If you have to do this at user level, raising a process/thread to a high priority and using sleep() calls is sure to generate a lot of jitter and a poor pulse-width range.
You do not very clearly state the ultimate purpose of this, but since you have tagged this embedded and pthreads I will assume you have a dedicated chip with a linux variant running.
In this case, I would suggest the best way to create PWM output is through your main program loop, since I assume the PWM is part of a greater control application. Most simple embedded applications (no UI) can run in a single thread with periodic updates of the GPIOs in your main thread.
For example:
InitIOs();
while(1)
{
// Do stuff
UpdatePWM();
}
That being said, check your chip specification, in most embedded devices there are dedicated PWM output pins (that can also act as GPIOs) and those can be configured simply in hardware by setting a duty cycle and updating that duty cycle as required. In this case, the hardware will do the work for you.
If you can clarify your situation a bit I can likely give you a more detailed answer.
A better way is probably to use some kind interrupt-driven approach. I suppose it depends on your system, but IIRC Arduino uses interrupts for PWM.
100Hz seems about doable from user space. Typical OS task scheduler timeslices are around 10ms, too, so your CPU will already be multitasking at about that interval. You'll probably want to use a high process priority (low niceness) to ensure the sleeps won't overrun (much), and keep track of actual wall time and potentially adjust your sleep values down based on that feedback to avoid drift. You'll also need to make sure the timer the kernel uses for this on your hardware has a high enough resolution!
If you're very low on RAM and swapping heavily, you could run into problems with your program being paged out to disk. Also, if the kernel is doing other CPU-intensive stuff, this would also introduce unacceptable delays. (other, lower priority user space tasks should be ok) If keeping the frequency constant is critical, you're better off solving this in the kernel (or even running a realtime kernel).
Using a thread and sleeping on an OS that is not an RTOS is not going to produce very accurate or consistent results.
A better method is to use a timer interrupt and toggle the GPIO in the ISR. Unlike using a hardware PWM output on a hardware timer, this approach allows you to use a single timer for multiple signals and for other purposes. You will still probably see more jitter that a hardware PWM and the practical frequency range and pulse resolution will be much lower that is achievable in hardware, but at least the jitter will be in the order of microseconds rather than milliseconds.

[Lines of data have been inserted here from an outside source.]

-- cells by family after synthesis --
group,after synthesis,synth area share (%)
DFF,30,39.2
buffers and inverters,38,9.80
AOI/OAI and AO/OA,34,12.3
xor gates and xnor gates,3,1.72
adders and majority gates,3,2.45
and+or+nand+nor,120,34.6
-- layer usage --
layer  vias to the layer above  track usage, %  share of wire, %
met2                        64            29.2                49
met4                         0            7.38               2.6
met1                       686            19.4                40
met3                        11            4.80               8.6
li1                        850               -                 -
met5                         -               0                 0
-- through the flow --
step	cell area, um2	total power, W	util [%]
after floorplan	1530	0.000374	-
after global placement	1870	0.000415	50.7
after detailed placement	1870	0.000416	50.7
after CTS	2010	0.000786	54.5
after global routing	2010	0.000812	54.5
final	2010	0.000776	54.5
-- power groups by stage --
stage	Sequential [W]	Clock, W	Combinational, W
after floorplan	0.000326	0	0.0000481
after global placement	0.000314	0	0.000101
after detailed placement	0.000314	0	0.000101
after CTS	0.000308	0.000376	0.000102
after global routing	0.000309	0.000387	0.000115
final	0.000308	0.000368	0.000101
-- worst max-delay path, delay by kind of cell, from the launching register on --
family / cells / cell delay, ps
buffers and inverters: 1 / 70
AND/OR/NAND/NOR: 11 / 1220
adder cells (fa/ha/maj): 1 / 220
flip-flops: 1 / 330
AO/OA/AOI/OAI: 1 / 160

If you have a timer, you can set that up to kick an interrupt each time a new PWM edge is required. With some clever coding, you can queue these up so the interrupt handler knows which of many PWM channels and whether a high or low going edge is required, and then schedule itself for the next required edge.

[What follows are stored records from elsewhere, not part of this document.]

--- src/rtl/gpio_chg_pkg.sv ---
package gpio_chg_pkg;

    localparam int ADDR_W   = 5;
    localparam int WORD_W   = 32;
    localparam int MAX_PINS = 32;
    localparam int SYNC_STAGES = 2;

    typedef enum logic [ADDR_W-1:0] {
        OFF_DIR   = 5'h00,
        OFF_DATA  = 5'h04,
        OFF_IEN   = 5'h08,
        OFF_CHG   = 5'h0C,
        OFF_WMASK = 5'h10,
        OFF_ITYPE = 5'h14
    } reg_off_e;

    typedef struct packed {
        logic              sel;
        logic              we;
        logic [ADDR_W-1:0] addr;
        logic [WORD_W-1:0] wdata;
    } bus_req_t;

    function automatic logic is_write(bus_req_t r, reg_off_e off);
        return r.sel && r.we && (r.addr == off);
    endfunction

    function automatic logic is_read(bus_req_t r);
        return r.sel && !r.we;
    endfunction

endpackage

If you have enough of these timers, then its even easier as you can allocate one per PWM channel.
On an embedded controller with a low-latency interrupt response, this can produce surprisingly good results.
I fail to understand why you would want to do PWM in software with all of the inherent timing jitter that interrupt servicing and software interactions will introduce (e.g. the PWM interrupt hits when interrupts are disabled, the processor is servicing a long uninterruptible instruction, or another service routine is active). Most modern microcontrollers (ARM-7, ARM Cortex-M, AVR32, MSP, ...) have timers that can either be configured to produce or are dedicated as PWM generators. These will produce multiple rock steady PWM signals that, once set up, require zero processor input to keep running. These PWM outputs can be configured so that two signals do not overlap or have simultaneous edges, as required by the application.
If you are relying on the OS sleep function to set the time between the PWM edges then this will run slow. The sleep function will set the minimum time between task activations and the time between these will be delayed by the task switches, the presence of a higher priority thread or other kernel function running.